Photo: Associated Press
Over the weekend we posted this prediction from Bank of America that another downgrade is likely in the next several months if the Joint Select Committee on Deficit Reduction fails to meet its $1.2 trillion deficit cutting mandate.The Super Committee must reach an agreement in the next month — and Congress must approve the cuts by the end of the year — or significant automatic spending cuts will take place across the board.
A new report from Goldman Sachs is bullish on the Super Committee’s chances of reaching an agreement — though likely not for the full $1.2 trillion — but warns that lawmakers will seek to undo the automatic cuts before they take effect in 2013.
Many of the “sequestration” cuts come from the defence Department, which said they would jeopardize national security — meaning there will be a strong movement to pare them back if the committee fails.
Failure to achieve the mandated deficit reduction and/or undoing the automatic spending cuts could precipitate another downgrade from Standard and Poors and, for the first time, negative action from Fitch and Moody’s, Goldman warns.
Each of the agencies has threatened to take action if the Super Committee fails and the cuts are eliminated, which Goldman collected in this chart:
Here’s more from the ratings agencies:
Fitch: An upward revision to Fitch’s medium to long-term projections for public debt either as a result of weaker than expected economic recovery or the failure of the Joint Select Committee to reach agreement on at least USD1.2trn of deficit-reduction measures would likely result in negative rating action. The rating action would most likely be a revision of the rating Outlook to Negative, which would indicate a greater than 50% chance of a downgrade over a two-year horizon. Less likely would be a one-notch downgrade.

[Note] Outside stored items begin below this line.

`config.mk`:
```
export PLATFORM = sky130hd
export DESIGN_NAME = shift32_seq
export DESIGN_NICKNAME = d
export VERILOG_FILES = /design/src/rtl/shift32_seq_pkg.sv /design/src/rtl/shift32_stage.sv /design/src/rtl/shift32_seq.sv
export SDC_FILE = /design/constraint.sdc
export NUM_CORES = 1
export LEC_CHECK = 0
export ABC_AREA = 1
export ABC_CLOCK_PERIOD_IN_PS = 2700
export BUFFER_PORTS_ARGS = -buffer_cell sky130_fd_sc_hd__buf_4
export CAP_MARGIN = 5
export CORE_MARGIN = 2
export CORE_UTILIZATION = 43
export CTS_BUF_LIST = sky130_fd_sc_hd__clkbuf_16
export DETAILED_ROUTE_END_ITERATION = 12
export PLACE_DENSITY = 0.61
export SLEW_MARGIN = 30
export SYNTH_ARGS = -nofsm -noshare
export SYNTH_HDL_FRONTEND = slang
export SYNTH_HIERARCHICAL = 1
export SYNTH_SLANG_ARGS = --single-unit
export TNS_END_PERCENT = 1
```
`constraint.sdc`:
```
create_clock -name CLK -period 2.7 [get_ports CLK]
set_clock_uncertainty 0.1 [all_clocks]
set_input_delay 0.27 -clock CLK [delete_from_list [all_inputs] [get_ports CLK]]
set_output_delay 0.27 -clock CLK [all_outputs]
set_load 0.05 [all_outputs]
```
`src/rtl/shift32_seq_pkg.sv`:
```
// rtl/shift32_seq_pkg.sv - shared constants and encodings for the sequential shifter
package shift32_seq_pkg;
    localparam int DATA_WIDTH  = 32;
    localparam int SHAMT_WIDTH = 5;
    localparam int STAGE_WIDTH = 3;

    typedef enum logic [1:0] {
        IDLE   = 2'b00,
        SHIFT  = 2'b01,
        FINISH = 2'b10
    } state_t;

    localparam logic SHIFT_LEFT  = 1'b1;
    localparam logic SHIFT_RIGHT = 1'b0;
endpackage

```
`src/rtl/shift32_stage.sv`:
```
// rtl/shift32_stage.sv - one log-stage of the shifter: shift by 2^stage when enabled
module shift32_stage
    import shift32_seq_pkg::*;
(
    input  logic [DATA_WIDTH-1:0]  data,
    input  logic [STAGE_WIDTH-1:0] stage,
    input  logic                   enable,
    input  logic                   dir,
    output logic [DATA_WIDTH-1:0]  result
);
    logic [SHAMT_WIDTH-1:0] amount;

    always_comb begin
        amount = '0;
        case (stage)
            3'd0:    amount = 5'd1;
            3'd1:    amount = 5'd2;
            3'd2:    amount = 5'd4;
            3'd3:    amount = 5'd8;
            3'd4:    amount = 5'd16;
            default: amount = 5'd0;
        endcase
        result = data;
        if (enable) begin
            if (dir == SHIFT_LEFT) result = data << amount;
            else                   result = data >> amount;
        end
    end
endmodule

```
`src/rtl/shift32_seq.sv`:
```
// rtl/shift32_seq.sv - multi-cycle handshaked 32-bit logical shifter, one log-stage per clock
module shift32_seq
    import shift32_seq_pkg::*;
(
    input  logic                  CLK,
    input  logic                  RST,
    input  logic                  START,
    input  logic [DATA_WIDTH-1:0] D,
    input  logic [DATA_WIDTH-1:0] S,
    input  logic                  LnR,
    output logic [DATA_WIDTH-1:0] Y,
    output logic                  BUSY,
    output logic                  DONE
);
    state_t                 state, state_nxt;
    logic [DATA_WIDTH-1:0]  work;
    logic [SHAMT_WIDTH-1:0] shamt;
    logic                   dir;
    logic [STAGE_WIDTH-1:0] stage;
    logic [DATA_WIDTH-1:0]  stage_out;
    logic                   last_stage;

    assign last_stage = (stage == 3'd4);

    shift32_stage u_stage (
        .data   (work),
        .stage  (stage),
        .enable (shamt[stage]),
        .dir    (dir),
        .result (stage_out)
    );

    always_ff @(posedge CLK or negedge RST) begin
        if (!RST) state <= IDLE;
        else      state <= state_nxt;
    end

    // Out-of-range amounts skip the stage walk entirely and force a zero result.
    always_comb begin
        state_nxt = state;
        case (state)
            IDLE:    if (START) state_nxt = (|S[DATA_WIDTH-1:SHAMT_WIDTH]) ? FINISH : SHIFT;
            SHIFT:   if (last_stage) state_nxt = IDLE;
            FINISH:  state_nxt = IDLE;
            default: state_nxt = IDLE;
        endcase
    end

    always_ff @(posedge CLK or negedge RST) begin
        if (!RST) begin
            Y     <= '0;
            BUSY  <= 1'b0;
            DONE  <= 1'b0;
            work  <= '0;
            shamt <= '0;
            dir   <= SHIFT_RIGHT;
            stage <= '0;
        end else begin
            DONE <= 1'b0;
            case (state)
                IDLE: begin
                    if (START) begin
                        work  <= D;
                        shamt <= S[SHAMT_WIDTH-1:0];
                        dir   <= LnR;
                        stage <= '0;
                        BUSY  <= 1'b1;
                    end
                end
                SHIFT: begin
                    work  <= stage_out;
                    stage <= stage + 3'd1;
                    if (last_stage) begin
                        Y     <= stage_out;
                        DONE  <= 1'b1;
                        BUSY  <= 1'b0;
                        stage <= '0;
                    end
                end
                FINISH: begin
                    Y    <= '0;
                    DONE <= 1'b1;
                    BUSY <= 1'b0;
                end
                default: BUSY <= 1'b0;
            endcase
        end
    end
endmodule

```
==> qor.txt <==
syn avg cell area -> 6.06 um2
remaining global-route overflow -> 0
clock slew at reported path FFs -> 0.06 ns
antenna viol nets, final -> 0
R2R Setup Slk -> 0.18 ns
final WL -> 28.5 mm
peak per-stage delay on the critical path -> 0.38 ns
maximum vdd drop -> 356 uV
TritonCTS Buffers -> 9
synth unique cells -> 34
FMAX -> 0.398 GHz
Setup TNS Final -> 0 ns
fin nets -> 1316
DIE AREA -> 0.0172 mm2
Comb power frac -> 0.423
Worst Setup Start Kind -> register
hpwl dp -> 22.2 mm
drt pass-1 iters -> 6
CTS tree -> yes
Setup crit end kind -> register
clk sink count -> 77
Die Y -> 131 um
CTS Buffer Depth -> 2
most frequent cells after synthesis -> 304 x nand2_1, 284 x nand3_1, 110 x inv_1, 110 x nor2_1, 77 x dfrtp_1
WHS Path Cells -> 2
Sw Pwr -> 0.00191 W
Syn Std Cell Area -> 0.00695 mm2
data arrival time of the worst path -> 2.68 ns
Hold Vio Cnt, Final -> 0
number of I/O pins -> 102
crit path max-delay cell type -> dfrtp_1
Final Core Density -> 0.529
vias in the first global route -> 8085
sequential share of power -> 0.325
Main synth FF type -> dfrtp_1
Finished Cell Area -> 0.00838 mm2
sequential-to-total area share from yosys stat -> 0.277
GRT Overall Usage -> 0.332
Min Hold Slack -> 0.0555 ns
antenna violations before repair -> 0
Slew headroom -> 0.466
post-synth top area share -> 0.277
# port buffers -> 101
DP Area -> 0.00809 mm2
top cells by area, synth -> dfrtp_1 28%, nand3_1 20%, nand2_1 16%, inv_1 5.9%, nor2_1 5.9%
WL per Instance -> 19.5 um
Clock Tree Root -> clkbuf_16
pwr dens -> 538 mW/mm2
most common cell in the netlist -> nand2_1
DR vias/cell -> 5.84
Final Max Tran Viols -> 0
DRC viols -> 0
Yosys warning count -> 6
Rows -> 46
CP required -> 2.86 ns
# fillers -> 1682
Initial Utilization -> 0.439
status -> complete, no violations
Chip Width -> 131 um
crit-path max FO -> 29
Setup violations, final -> 0
ys async rst share -> 1.00
Tightest Pin Transition -> 0.801 ns
Clock power frac -> 0.252
first-pass GRT wire length -> 45.0 mm
Max-cap violations -> 0
#FFs+latches synth -> 77
largest net degree at the start of global routing -> 78
period utilization -> 0.932
EDFF count, synth -> 0
min-delay worst type -> input port to register
ant diodes -> 0
Initial DRC Count -> 912
post-synthesis cell count -> 1147
core area -> 0.0158 mm2
crit-path cells -> buf_4 -> nand2_2 -> inv_2 -> nand2_2 -> inv_2 -> buf_12 -> nand3_1 -> a21oi_1 -> nor2_1 -> a21oi_1 -> nand2_1 -> o22ai_1
R2R depth -> 12
# H-tree levels -> 3
Skew-Pair Late Insertion Delay -> 0.35 ns
vias -> 8550
net count after synthesis -> 1220
P_int -> 0.00259 W
unrepaired setup endpoints after global routing -> no
leakage -> 4.29 nW
share of layout cells above drive strength 1 -> 0.163
crit path kind -> register to register
post-route minimum period -> 2.52 ns
sw frac -> 0.425
Layout area overhead -> 20.5%
final RePlAce weighted congestion -> 1.10
Synth area leader -> dfrtp_1
## layer usage
| metal | global-route usage | share of wire |
|---|---|---|
| met1 | 0.455 | 0.42 |
| met2 | 0.485 | 0.42 |
| met3 | 0.0664 | 0.096 |
| met4 | 0.195 | 0.061 |
| met5 | 0 | 0 |
## area by class of cell
class	count	area (um2)	share of cell area
Multi-Input combinational cell	882	4190	0.500
Timing Repair Buffer	154	1260	0.151
Inverter	119	449	0.0536
Sequential cell	77	1930	0.230
Clock inverter	7	50.0	0.00598
Tap cell	216	270	0.0323
Clock buffer	9	225	0.0269
## state kept, by name, indices dropped and copies added, names as in the netlist
register,count
Y,32
dir,1
work,32
state,2
DONE,1
stage,3
BUSY,1
shamt,5
## worst paths after layout
check,from,to
setup / recovery,stage[1]$_DFFE_PN0P_,Y[27]$_DFFE_PN0P_
hold / removal,LnR,dir$_DFFE_PN0P_
setup reg to reg,stage[1]$_DFFE_PN0P_,Y[27]$_DFFE_PN0P_
hold reg to reg,BUSY$_DFFE_PN0P_,BUSY$_DFFE_PN0P_
max in group asynchronous,RST,stage[0]$_DFFE_PN0P_
min in group asynchronous,RST,shamt[2]$_DFFE_PN0P_
## through the flow
stage          instances  power, W  setup WS (ns)
6_report            1464   0.00451          0.185
2_1_floorplan       1147   0.00264          0.391
3_3_place_gp        1447   0.00333          0.153
4_1_cts             1464   0.00447          0.129
5_1_grt             1464   0.00478         0.0138
3_5_place_dp        1447   0.00332          0.148
## placed cells by master (no fill, tap or decap), types with 2 or more instances in the layout
cell / n
dfrtp_1: 76
and2_1: 2
buf_12: 8
o21ai_4: 2
o21ai_0: 16
inv_2: 6
o21ai_1: 5
nand2_1: 304
clkinv_2: 2
a21oi_1: 31
o22ai_1: 32
nand4_1: 23
nor2_1: 110
clkinv_1: 2
nand3b_1: 6
a31oi_1: 32
clkinvlp_4: 3
buf_4: 144
inv_1: 110
nor2_2: 2
mux2_2: 6
ha_1: 5
nand2_2: 5
nand3_1: 284
nor2_4: 3
or2_2: 6
clkbuf_16: 9
## worst max-delay path, delay by kind of cell, from the launching register on
kind,cells,cell delay [ns]
and+or+nand+nor,5,0.49
buffers and inverters,4,0.75
DFF,1,0.38
AOI/OAI and AO/OA,3,0.69
## cells by family after synthesis
family	share of synthesized area
compound gates	0.103
xor+xnor	0.00126
fa+ha+maj	0.00900
buf+inv	0.123
flops	0.277
mux	0.00972
simple gates	0.477
## power groups by stage
stage / logic, W / registers, W / clock network, W
after floorplan: 0.00122 / 0.00142 / 0
after global placement: 0.00185 / 0.00148 / 0
after detailed placement: 0.00184 / 0.00148 / 0
after CTS: 0.00185 / 0.00146 / 0.00116
after global routing: 0.00210 / 0.00148 / 0.00121
final: 0.00191 / 0.00146 / 0.00114
## repair_timing
item / CTS / global route
resized for setup: 0 / 2
setup endpoints to repair: 0 / 12
endpoints found under the hold margin: 77 / 0
hold buffers: 1 / 0
setup buffers: 0 / 0
No activity file was read; power rests on OpenSTA's default activity.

Standard and Poors: The outlook on the long-term rating is negative. We could lower the long-term rating to ‘AA’ within the next two years if we see that less reduction in spending than agreed to, higher interest rates, or new fiscal pressures during the period result in a higher general government debt trajectory than we currently assume in our base case.
Moody’s: Over time, this status could be threatened if further measures to address the long-term fiscal situation are not adopted, but it is early to conclude that such measures will not be forthcoming. Thus, the rating was confirmed last week at Aaa with a negative outlook.